* **WHAT TO PRODUCE**:
Among the entries below, find the line with "GRT Usage: 17.5%", then quote it and each following line up to and including the line with "enable pin: 18", and nothing else.
□ □ □ □ □
Context: an optimization exercise on an open-source flow, tuned for small area. The choices shown serve that exercise and are no tape-out recipe. Function was not checked in any run shown here: the RTL went through the layout flow alone. In every run shown here, the design's own scripts or RTL, not TritonCTS, make the clock network. The clock port is modelled as an ideal driver, which makes a skipped or thinned clock tree look cheaper than it is; a real chip needs a root buffer or a tree. No activity file was given, so power comes from the tool's default toggle rates.

===== flow/config.mk =====
export PLATFORM = sky130hd
export DESIGN_NAME = cube_raster
export DESIGN_NICKNAME = cube_raster
export VERILOG_FILES = /design/flow/design.v
export SDC_FILE = /design/flow/constraint.sdc
export NUM_CORES = 4
export LEC_CHECK = 0
export CAP_MARGIN = 20
export CORE_MARGIN = 2
export CORE_UTILIZATION = 40
export SLEW_MARGIN = 20
export SYNTH_HIERARCHICAL = 1

===== flow/constraint.sdc =====
create_clock -name core_clock -period 5.0 [get_ports {clk}]
set_input_delay 1.0000 -clock core_clock [delete_from_list [all_inputs] [get_ports {clk}]]
set_output_delay 1.0000 -clock core_clock [all_outputs]
set_load 0.01 [all_outputs]

===== flow/design.v =====
package cube_pkg;
    localparam int COLOR_W   = 8;                    
    localparam int DIM_W     = 8;                    
    localparam int PRODUCT_W = COLOR_W + DIM_W;      
    localparam int BIT_IDX_W = $clog2(COLOR_W);      
    typedef logic [COLOR_W-1:0]   color_t;           
    typedef logic [DIM_W-1:0]     dim_t;             
    typedef logic [PRODUCT_W-1:0] product_t;         
    typedef logic [BIT_IDX_W-1:0] bit_idx_t;         
    typedef enum logic [2:0] {
        ST_IDLE,                                     
        ST_LOAD,                                     
        ST_MULT,                                     
        ST_SEND,                                     
        ST_FINISHED                                  
    } seq_state_t;
endpackage
module fa_cell (
    input  logic a,
    input  logic b,
    input  logic c,
    output logic s,
    output logic co
);
    assign s  = a ^ b ^ c;
    assign co = (a & b) | (a & c) | (b & c);
endmodule
module ha_cell (
    input  logic a,
    input  logic b,
    output logic s,
    output logic co
);
    assign s  = a ^ b;
    assign co = a & b;
endmodule
module ha_n_cell (
    input  logic a,
    input  logic b,
    output logic s,
    output logic co
);
    assign s  = ~(a ^ b);
    assign co = a | b;
endmodule
`timescale 1ns/1ns
module cube_raster
#(
    parameter int NUM_LANES       = 10,
    parameter int WORDS_PER_FRAME = 3,
    parameter int BIT_PERIOD      = 20,
    parameter int ONE_HIGH        = 13,
    parameter int ZERO_HIGH       = 6
) (
    input  logic                   clk,
    input  logic                   reset,
    input  logic                   enable_i,
    input  logic                   ack_i,
    input  logic                   pix_valid_i,
    output logic                   pix_ready_o,
    input  cube_pkg::color_t [NUM_LANES-1:0] pix_color_i,    
    input  cube_pkg::dim_t pix_dim_i,
    output logic                   finished_o,
    output logic [NUM_LANES-1:0]   sout_o
);
    logic st_mult, st_send;
    logic idle, active, xfer;
    logic q_last, q_end, w_zero, word_done;
    logic [4:0] q;                                   
    logic [2:0] w;                                   
    logic [1:0] word_cnt;
    logic       last_word;
    logic [7:0] dim_q;
    logic [7:0] ring_q [NUM_LANES];                  
    logic       ring_flip;
    logic [7:0] ring_col;                            
    logic       ring_hold;                           
    logic       ready_next;
    logic [NUM_LANES-1:0] bit_q;                     
    logic [7:0]  prod_top;                          
    logic       prod_bit;
    logic       prod_bit_q;                          
    assign idle      = ~(pix_ready_o | st_mult | st_send | finished_o);
    assign active    = st_mult | st_send;
    assign xfer      = pix_ready_o & pix_valid_i;
    assign q_last    = (q == 5'd19);
    assign q_end     = (q == 5'd2);
    assign w_zero    = (w == 3'd0);
    assign word_done = st_send & q_end & w_zero;
    assign last_word = (word_cnt == 2'(WORDS_PER_FRAME - 1));
    assign ready_next = (idle & enable_i) | (pix_ready_o & ~pix_valid_i) | (word_done & ~last_word);
    always_ff @(posedge clk) begin
        if (reset) begin
            pix_ready_o <= 1'b0;
            st_mult     <= 1'b0;
            st_send     <= 1'b0;
            finished_o  <= 1'b0;
            word_cnt    <= '0;
        end else begin
            pix_ready_o <= ready_next;
            st_mult     <= xfer | (st_mult & ~q_end);
            st_send     <= (st_mult & q_end) | (st_send & ~word_done);
            finished_o  <= (word_done & last_word) | (finished_o & ~ack_i);
            if (word_done) begin
                word_cnt <= last_word ? '0 : word_cnt + 1'b1;
            end
        end
    end
    always_ff @(posedge clk) begin
        if (reset) begin
            ring_hold <= 1'b1;
        end else begin
            ring_hold <= ~ready_next;
        end
    end
    always_ff @(posedge clk) begin
        if (!active) begin
            q <= 5'd15;
            w <= 3'd7;
        end else begin
            q <= q_last ? 5'd0 : q + 1'b1;
            if (q_last) begin
                w <= w + 1'b1;
            end
        end
    end
    always_ff @(posedge clk) begin
        if (pix_ready_o) begin
            dim_q <= pix_dim_i;
        end
    end
    assign ring_flip = pix_ready_o | (st_mult & ~q[0]);
    for (genvar p = 0; p < NUM_LANES; p++) begin : g_ring
        if (p == 0) begin : g_first
            always_ff @(posedge clk) begin
                ring_q[p] <= ~((pix_color_i[(14 - p) % 10] | {8{ring_hold}}) &
                               (ring_q[(p + 1) % NUM_LANES] | {8{pix_ready_o}})) ^ {8{ring_flip}};
            end
        end else begin : g_rest
            always_ff @(posedge clk) begin
                ring_q[p] <= ~((pix_color_i[(14 - p) % 10] | {8{ring_hold}}) &
                               (ring_q[(p + 1) % NUM_LANES] | {8{pix_ready_o}}));
            end
        end
    end
    assign ring_col = ring_q[0];
    always_ff @(posedge clk) begin
        prod_bit_q <= prod_bit;
        if (q >= 5'd1 && q <= 5'd10) begin
            bit_q <= {bit_q[NUM_LANES-2:0], prod_bit_q};
        end
    end
    for (genvar i = 0; i < NUM_LANES; i++) begin : g_lane
        assign sout_o[i] = st_send & (q >= 5'd5) & ((q <= 5'd10) | ((q <= 5'd17) & bit_q[i]));
    end
    logic pp_0_0, pp_0_1, pp_0_2, pp_0_3, pp_0_4, pp_0_5, pp_0_6, pp_0_7, pp_1_0, pp_1_1, pp_1_2, pp_1_3, pp_1_4, pp_1_5, pp_1_6, pp_1_7, pp_2_0, pp_2_1, pp_2_2, pp_2_3, pp_2_4, pp_2_5, pp_2_6, pp_2_7, pp_3_0, pp_3_1, pp_3_2, pp_3_3, pp_3_4, pp_3_5, pp_3_6, pp_3_7, pp_4_0, pp_4_1, pp_4_2, pp_4_3, pp_4_4, pp_4_5, pp_4_6, pp_4_7, pp_5_0, pp_5_1, pp_5_2, pp_5_3, pp_5_4, pp_5_5, pp_5_6, pp_5_7, pp_6_0, pp_6_1, pp_6_2, pp_6_3, pp_6_4, pp_6_5, pp_6_6, pp_6_7, pp_7_0, pp_7_1, pp_7_2, pp_7_3, pp_7_4, pp_7_5, pp_7_6, pp_7_7, s1, c2, s3, c4, s5, c6, s7, c8, s9, c10, s11, c12, s13, c14, s15, c16, s17, c18, s19, c20, s21, c22, s23, c24, s25, c26, s27, c28, s29, c30, s31, c32, s33, c34, s35, c36, s37, c38, s39, c40, s41, c42, s43, c44, s45, c46, s47, c48, s49, c50, s51, c52, s53, c54, s55, c56, s57, c58, s59, c60, s61, c62, s63, c64, s65, c66, s67, c68, s69, c70, s71, c72, s73, c74, s75, c76, s77, c78, s79, c80, s81, c82, s83, c84;
    logic [15:0] row_a, row_b, prod_full;
    assign pp_0_0 = ~(ring_col[0] & dim_q[0]);
    assign pp_0_1 = ~(ring_col[0] & dim_q[1]);
    assign pp_0_2 = ~(ring_col[0] & dim_q[2]);
    assign pp_0_3 = ~(ring_col[0] & dim_q[3]);
    assign pp_0_4 = ~(ring_col[0] & dim_q[4]);
    assign pp_0_5 = ~(ring_col[0] & dim_q[5]);
    assign pp_0_6 = ~(ring_col[0] & dim_q[6]);
    assign pp_0_7 = ~(ring_col[0] & dim_q[7]);
    assign pp_1_0 = ~(ring_col[1] & dim_q[0]);
    assign pp_1_1 = ~(ring_col[1] & dim_q[1]);
    assign pp_1_2 = ~(ring_col[1] & dim_q[2]);
    assign pp_1_3 = ~(ring_col[1] & dim_q[3]);
    assign pp_1_4 = ~(ring_col[1] & dim_q[4]);
    assign pp_1_5 = ~(ring_col[1] & dim_q[5]);
    assign pp_1_6 = ~(ring_col[1] & dim_q[6]);
    assign pp_1_7 = ~(ring_col[1] & dim_q[7]);
    assign pp_2_0 = ~(ring_col[2] & dim_q[0]);
    assign pp_2_1 = ~(ring_col[2] & dim_q[1]);
    assign pp_2_2 = ~(ring_col[2] & dim_q[2]);
    assign pp_2_3 = ~(ring_col[2] & dim_q[3]);
    assign pp_2_4 = ~(ring_col[2] & dim_q[4]);
    assign pp_2_5 = ~(ring_col[2] & dim_q[5]);
    assign pp_2_6 = ~(ring_col[2] & dim_q[6]);
    assign pp_2_7 = ~(ring_col[2] & dim_q[7]);
    assign pp_3_0 = ~(ring_col[3] & dim_q[0]);
    assign pp_3_1 = ~(ring_col[3] & dim_q[1]);
    assign pp_3_2 = ~(ring_col[3] & dim_q[2]);
    assign pp_3_3 = ~(ring_col[3] & dim_q[3]);
    assign pp_3_4 = ~(ring_col[3] & dim_q[4]);
    assign pp_3_5 = ~(ring_col[3] & dim_q[5]);
    assign pp_3_6 = ~(ring_col[3] & dim_q[6]);
    assign pp_3_7 = ~(ring_col[3] & dim_q[7]);
    assign pp_4_0 = ~(ring_col[4] & dim_q[0]);
    assign pp_4_1 = ~(ring_col[4] & dim_q[1]);
    assign pp_4_2 = ~(ring_col[4] & dim_q[2]);
    assign pp_4_3 = ~(ring_col[4] & dim_q[3]);
    assign pp_4_4 = ~(ring_col[4] & dim_q[4]);
    assign pp_4_5 = ~(ring_col[4] & dim_q[5]);
    assign pp_4_6 = ~(ring_col[4] & dim_q[6]);
    assign pp_4_7 = ~(ring_col[4] & dim_q[7]);
    assign pp_5_0 = ~(ring_col[5] & dim_q[0]);
    assign pp_5_1 = ~(ring_col[5] & dim_q[1]);
    assign pp_5_2 = ~(ring_col[5] & dim_q[2]);
    assign pp_5_3 = ~(ring_col[5] & dim_q[3]);
    assign pp_5_4 = ~(ring_col[5] & dim_q[4]);
    assign pp_5_5 = ~(ring_col[5] & dim_q[5]);
    assign pp_5_6 = ~(ring_col[5] & dim_q[6]);
    assign pp_5_7 = ~(ring_col[5] & dim_q[7]);
    assign pp_6_0 = ~(ring_col[6] & dim_q[0]);
    assign pp_6_1 = ~(ring_col[6] & dim_q[1]);
    assign pp_6_2 = ~(ring_col[6] & dim_q[2]);
    assign pp_6_3 = ~(ring_col[6] & dim_q[3]);
    assign pp_6_4 = ~(ring_col[6] & dim_q[4]);
    assign pp_6_5 = ~(ring_col[6] & dim_q[5]);
    assign pp_6_6 = ~(ring_col[6] & dim_q[6]);
    assign pp_6_7 = ~(ring_col[6] & dim_q[7]);
    assign pp_7_0 = ~(ring_col[7] & dim_q[0]);
    assign pp_7_1 = ~(ring_col[7] & dim_q[1]);
    assign pp_7_2 = ~(ring_col[7] & dim_q[2]);
    assign pp_7_3 = ~(ring_col[7] & dim_q[3]);
    assign pp_7_4 = ~(ring_col[7] & dim_q[4]);
    assign pp_7_5 = ~(ring_col[7] & dim_q[5]);
    assign pp_7_6 = ~(ring_col[7] & dim_q[6]);
    assign pp_7_7 = ~(ring_col[7] & dim_q[7]);
    ha_n_cell u_ha2 (.a(pp_0_6), .b(pp_1_5), .s(s1), .co(c2));
    fa_cell u_fa4 (.a(pp_0_7), .b(pp_1_6), .c(pp_2_5), .s(s3), .co(c4));
    ha_n_cell u_ha6 (.a(pp_3_4), .b(pp_4_3), .s(s5), .co(c6));
    fa_cell u_fa8 (.a(pp_1_7), .b(pp_2_6), .c(pp_3_5), .s(s7), .co(c8));
    ha_n_cell u_ha10 (.a(pp_4_4), .b(pp_5_3), .s(s9), .co(c10));
    fa_cell u_fa12 (.a(pp_2_7), .b(pp_3_6), .c(pp_4_5), .s(s11), .co(c12));
    ha_n_cell u_ha14 (.a(pp_0_4), .b(pp_1_3), .s(s13), .co(c14));
    fa_cell u_fa16 (.a(pp_0_5), .b(pp_1_4), .c(pp_2_3), .s(s15), .co(c16));
    ha_n_cell u_ha18 (.a(pp_3_2), .b(pp_4_1), .s(s17), .co(c18));
    fa_cell u_fa20 (.a(pp_2_4), .b(pp_3_3), .c(pp_4_2), .s(s19), .co(c20));
    fa_cell u_fa22 (.a(pp_5_1), .b(pp_6_0), .c(s1), .s(s21), .co(c22));
    fa_cell u_fa24 (.a(pp_5_2), .b(pp_6_1), .c(pp_7_0), .s(s23), .co(c24));
    fa_cell u_fa26 (.a(c2), .b(s3), .c(s5), .s(s25), .co(c26));
    fa_cell u_fa28 (.a(pp_6_2), .b(pp_7_1), .c(c4), .s(s27), .co(c28));
    fa_cell u_fa30 (.a(c6), .b(s7), .c(s9), .s(s29), .co(c30));
    fa_cell u_fa32 (.a(pp_5_4), .b(pp_6_3), .c(pp_7_2), .s(s31), .co(c32));
    fa_cell u_fa34 (.a(c8), .b(c10), .c(s11), .s(s33), .co(c34));
    fa_cell u_fa36 (.a(pp_3_7), .b(pp_4_6), .c(pp_5_5), .s(s35), .co(c36));
    fa_cell u_fa38 (.a(pp_6_4), .b(pp_7_3), .c(c12), .s(s37), .co(c38));
    fa_cell u_fa40 (.a(pp_4_7), .b(pp_5_6), .c(pp_6_5), .s(s39), .co(c40));
    ha_n_cell u_ha42 (.a(pp_0_3), .b(pp_1_2), .s(s41), .co(c42));
    fa_cell u_fa44 (.a(pp_2_2), .b(pp_3_1), .c(pp_4_0), .s(s43), .co(c44));
    fa_cell u_fa46 (.a(pp_5_0), .b(c14), .c(s15), .s(s45), .co(c46));
    fa_cell u_fa48 (.a(c16), .b(c18), .c(s19), .s(s47), .co(c48));
    fa_cell u_fa50 (.a(c20), .b(c22), .c(s23), .s(s49), .co(c50));
    fa_cell u_fa52 (.a(c24), .b(c26), .c(s27), .s(s51), .co(c52));
    fa_cell u_fa54 (.a(c28), .b(c30), .c(s31), .s(s53), .co(c54));
    fa_cell u_fa56 (.a(c32), .b(c34), .c(s35), .s(s55), .co(c56));
    fa_cell u_fa58 (.a(pp_7_4), .b(c36), .c(c38), .s(s57), .co(c58));
    fa_cell u_fa60 (.a(pp_5_7), .b(pp_6_6), .c(pp_7_5), .s(s59), .co(c60));
    ha_n_cell u_ha62 (.a(pp_0_2), .b(pp_1_1), .s(s61), .co(c62));
    fa_cell u_fa64 (.a(pp_2_1), .b(pp_3_0), .c(s41), .s(s63), .co(c64));
    fa_cell u_fa66 (.a(s13), .b(c42), .c(s43), .s(s65), .co(c66));
    fa_cell u_fa68 (.a(s17), .b(c44), .c(s45), .s(s67), .co(c68));
    fa_cell u_fa70 (.a(s21), .b(c46), .c(s47), .s(s69), .co(c70));
    fa_cell u_fa72 (.a(s25), .b(c48), .c(s49), .s(s71), .co(c72));
    fa_cell u_fa74 (.a(s29), .b(c50), .c(s51), .s(s73), .co(c74));
    fa_cell u_fa76 (.a(s33), .b(c52), .c(s53), .s(s75), .co(c76));
    fa_cell u_fa78 (.a(s37), .b(c54), .c(s55), .s(s77), .co(c78));
    fa_cell u_fa80 (.a(s39), .b(c56), .c(s57), .s(s79), .co(c80));
    fa_cell u_fa82 (.a(c40), .b(c58), .c(s59), .s(s81), .co(c82));
    fa_cell u_fa84 (.a(pp_6_7), .b(pp_7_6), .c(c60), .s(s83), .co(c84));
    assign row_a = {1'b1, pp_7_7, c82, c80, c78, c76, c74, c72, c70, c68, c66, c64, c62, pp_2_0, pp_0_1, pp_0_0};
    assign row_b = {1'b1, c84, s83, s81, s79, s77, s75, s73, s71, s69, s67, s65, s63, s61, pp_1_0, 1'b1};
    logic [8:0] cy;
    logic [7:0] hi_sum;
    assign cy[0] = 1'b1;
    assign cy[1] = (row_a[0] & row_b[0]) | (row_a[0] & cy[0]) | (row_b[0] & cy[0]);
    assign cy[2] = (row_a[1] & row_b[1]) | (row_a[1] & cy[1]) | (row_b[1] & cy[1]);
    assign cy[3] = (row_a[2] & row_b[2]) | (row_a[2] & cy[2]) | (row_b[2] & cy[2]);
    assign cy[4] = (row_a[3] & row_b[3]) | (row_a[3] & cy[3]) | (row_b[3] & cy[3]);
    assign cy[5] = (row_a[4] & row_b[4]) | (row_a[4] & cy[4]) | (row_b[4] & cy[4]);
    assign cy[6] = (row_a[5] & row_b[5]) | (row_a[5] & cy[5]) | (row_b[5] & cy[5]);
    assign cy[7] = (row_a[6] & row_b[6]) | (row_a[6] & cy[6]) | (row_b[6] & cy[6]);
    assign cy[8] = (row_a[7] & row_b[7]) | (row_a[7] & cy[7]) | (row_b[7] & cy[7]);
    assign prod_full[7:0] = '0;
    assign hi_sum = row_a[15:8] + row_b[15:8] + {7'b0, cy[8]};
    assign prod_full[15:8] = ~hi_sum;
    assign prod_top = prod_full[15:8];
    assign prod_bit = prod_top[3'd7 - w];
endmodule

===== flow/flow/run.sh =====
#!/bin/bash
# Layout flow: the standard flow (standard.sh) with two changes:
#  - port buffers are the smallest buffer, sky130_fd_sc_hd__buf_1
#  - the clock tree is built by flow/manual_cts.tcl (ORFS's PRE_CTS_TCL hook):
#    four clkbuf_16, each driving a quarter of the flip-flops, fed straight
#    from the clock port; ORFS's own clock tree synthesis is skipped
# The make output goes to standard.log here; ORFS keeps each step's log too.
set -euo pipefail
export BUFFER_PORTS_ARGS="-buffer_cell sky130_fd_sc_hd__buf_1"
export PRE_CTS_TCL="$PWD/flow/manual_cts.tcl"
export MCTS_LEAVES=4
export MCTS_ROOTS=0
export MCTS_LEAF_BUF=sky130_fd_sc_hd__clkbuf_16
bash standard.sh > standard.log 2>&1

===== flow/flow/manual_cts.tcl =====
proc mcts_env {name default} {
  if {[info exists ::env($name)] && $::env($name) ne ""} { return $::env($name) }
  return $default
}
set nleaf [mcts_env MCTS_LEAVES 4]
set nroot [mcts_env MCTS_ROOTS 0]
set leafbuf [mcts_env MCTS_LEAF_BUF sky130_fd_sc_hd__clkbuf_16]
set rootbuf [mcts_env MCTS_ROOT_BUF sky130_fd_sc_hd__clkbuf_16]
set block [ord::get_db_block]
set db [ord::get_db]
set clknet [$block findNet clk]

# Split items {obj x y} into n groups of nearly equal size: recursively halve
# along the longer side of the group's bounding box.
proc mcts_split {items n} {
  if {$n <= 1} { return [list $items] }
  set xs {}; set ys {}
  foreach s $items { lappend xs [lindex $s 1]; lappend ys [lindex $s 2] }
  set xs [lsort -integer $xs]; set ys [lsort -integer $ys]
  set key [expr {([lindex $xs end] - [lindex $xs 0]) >= ([lindex $ys end] - [lindex $ys 0]) ? 1 : 2}]
  set s [lsort -integer -index $key $items]
  set n1 [expr {$n / 2}]
  set cut [expr {([llength $s] * $n1) / $n}]
  return [concat [mcts_split [lrange $s 0 [expr {$cut - 1}]] $n1] \
                 [mcts_split [lrange $s $cut end] [expr {$n - $n1}]]]
}

# Drive the pins of group g (items {iterm x y}) from a new buffer; returns the
# buffer's input item {iterm x y} at the group's centroid.
proc mcts_drive {block master name g} {
  set inst [odb::dbInst_create $block $master $name]
  set net [odb::dbNet_create $block "${name}_clk"]
  $net setSigType CLOCK
  set sx 0; set sy 0
  foreach s $g {
    set it [lindex $s 0]
    $it disconnect
    $it connect $net
    set sx [expr {$sx + [lindex $s 1]}]
    set sy [expr {$sy + [lindex $s 2]}]
  }
  set n [llength $g]
  set cx [expr {$sx / $n}]; set cy [expr {$sy / $n}]
  [$inst findITerm X] connect $net
  $inst setLocation $cx $cy
  $inst setPlacementStatus PLACED
  puts "manual_cts: $name ([$master getName]) drives $n pins"
  return [list [$inst findITerm A] $cx $cy]
}

set sinks {}
foreach it [$clknet getITerms] {
  set loc [[$it getInst] getLocation]
  lappend sinks [list $it [lindex $loc 0] [lindex $loc 1]]
}
puts "manual_cts: [llength $sinks] clock pins, $nleaf leaf buffers, $nroot root buffers"
set leaves {}
set k 0
foreach g [mcts_split $sinks $nleaf] {
  lappend leaves [mcts_drive $block [$db findMaster $leafbuf] "mcts_leaf_$k" $g]
  incr k
}
set top $leaves
if {$nroot > 0} {
  set top {}
  set k 0
  foreach g [mcts_split $leaves $nroot] {
    lappend top [mcts_drive $block [$db findMaster $rootbuf] "mcts_root_$k" $g]
    incr k
  }
}
if {[llength $top] > 4} { error "manual_cts: clock port would drive [llength $top] pins" }
foreach s $top { [lindex $s 0] connect $clknet }

# The tree is built: make ORFS's clock_tree_synthesis call a no-op.
rename clock_tree_synthesis mcts_orfs_clock_tree_synthesis
proc clock_tree_synthesis {args} { puts "manual_cts: clock_tree_synthesis $args skipped" }

===== flow/standard.sh =====
#!/bin/bash
# synth_recipe.tcl (not shown) runs the flow's synth.tcl, then flattens the netlist and writes it again
# the make line also repeats each setting of config.mk as NAME=value (left out here)
make -C /OpenROAD-flow-scripts/flow DESIGN_CONFIG=/design/flow/config.mk WORK_HOME=/design/flow/orfs CLKGATE_MAP_FILE= SYNTH_SCRIPT=/design/flow/synth_recipe.tcl "${@:-finish}"

==> summary.txt, run 1 <==
Floorplan
  – Row count: 42
  – Chip width: 119 um
  – Core outline area: 13100 um2
  – Vert. Die Dim: 119 um
  – Initial Util: 40.6%
  – DIE AREA: 14300 um2
  – I/O pin total: 105

Critical path
  – CP Capture Type: register
  – Critical path class: register to register
  – Critical Path Source Type: register
  – Flop2flop setup slack: 0.36 ns
  – Required @ worst endpoint: 5.09 ns
  – WP data arrival: 4.73 ns
  – Critical path fanouts, max: 6

GRT
  – Total GRT Usage: 17.5%
  – GR met3 Demand/Resource: 1.96%
  – Met2 Usage GRT: 30.4%
  – Initial antenna violation count: 1
  – Global-route wire length before repair: 20400 um
  – Vias in the first global route: 4055
  – Top Usage Layer GRT: met2
  – Largest net degree at the start of global routing: 94
  – Grt total ovfl: 0
  – Met1 Track Usage GR: 24.6%

Synth
  – Post-Syn Nets: 694
  – Primary FF master, synth: dfxtp_1
  – Top-area cell type share of the netlist area: 36.1%
  – #FFs+latches synth: 114
  – Area leader, netlist: dfxtp_1
  – Post-synthesis async set-or-reset flop share: 0%
  – Synth unique cells: 48
  – Post-synthesis sequential area ratio: 46.2%
  – Top post-synthesis cells by count: dfxtp_1, nand2_1, o22ai_1
  – Number of synthesized flops with an enable pin: 18
  – Cell with the most instances after synthesis: dfxtp_1
  – Synth Warn #: 8
  – Avg Cell Area, Syn: 9.76 um2
  – Top cells by area, synth: dfxtp_1, fa_1, edfxtp_1
  – Post-Syn Instances: 546
  – Synthesized area: 5330 um2

Power and ir drop
  – Power per cell area: 512 nW/um2
  – VDD IR max: 292 uV
  – Leakage power: 0.00241 uW
  – Total Power: 3080 uW

Cells and area
  – Fill count: 1318
  – Antenna cells: 0
  – Fin util: 45.8%
  – Share of post-route cells with drive strength above 1: 5.55%
  – Final nets: 781
  – Final Non-Filler Cells: 807
  – Area growth syn-to-layout: 13.0%

Detailed routing
  – Vias per cell: 5.05
  – Final Routed Wirelength: 12500 um
  – WL per Instance: 15.5 um
  – Residual DRC: 0
  – Initial DRC count: 318
  – Routed vias: 4075
  – Antenna-violating nets left: 0
  – DRT Pass-1 Iters: 4

Clock tree
  – CTS clk-pin slew, worst paths: 0.12 ns
  – Clock Latency Late Sink: 0.18 ns

Placed design
  – Gpl congestion: 0.901
  – Placed cell count: 797
  – Final HPWL DP: 9410 um
  – PortBufs: 104

Timing
  – Final Skew: 0.0280 ns
  – Final period utilization: 92.8%
  – Tmin final: 4.64 ns
  – Setup_tns: 0 ns
  – Unrepaired setup endpoints after global routing: false
  – Worst hold-check slack: 0.386 ns
  – Rel. slew slack: 32.3%
  – Worst slew pin tran: 1.02 ns
  – Final hold viol count: 0
  – Pins over their slew limit: 0
  – FMAX: 215 MHz
  – Final Setup Violations: 0

Min path
  – Worst min path class: register to register

Run status
  – Status: finished clean

Run
  – Max cap viols: 0
[final timing paths]
check                 end         start  cells past startpoint
max            prod_bit_q  ring_q[0][2]                     18
min          ring_q[1][6]  ring_q[2][6]                      1
max reg2reg    prod_bit_q  ring_q[0][2]                     18
min reg2reg  ring_q[1][6]  ring_q[2][6]                      1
□ □ □ □ □
* **YOUR RESPONSE**:
  – Total GRT Usage: 17.5%
  – GR met3 Demand/Resource: 1.96%
  – Met2 Usage GRT: 30.4%
  – Initial antenna violation count: 1
  – Global-route wire length before repair: 20400 um
  – Vias in the first global route: 4055
  – Top Usage Layer GRT: met2
  – Largest net degree at the start of global routing: 94
  – Grt total ovfl: 0
  – Met1 Track Usage GR: 24.6%

Synth
  – Post-Syn Nets: 694
  – Primary FF master, synth: dfxtp_1
  – Top-area cell type share of the netlist area: 36.1%
  – #FFs+latches synth: 114
  – Area leader, netlist: dfxtp_1
  – Post-synthesis async set-or-reset flop share: 0%
  – Synth unique cells: 48
  – Post-synthesis sequential area ratio: 46.2%
  – Top post-synthesis cells by count: dfxtp_1, nand2_1, o22ai_1
  – Number of synthesized flops with an enable pin: 18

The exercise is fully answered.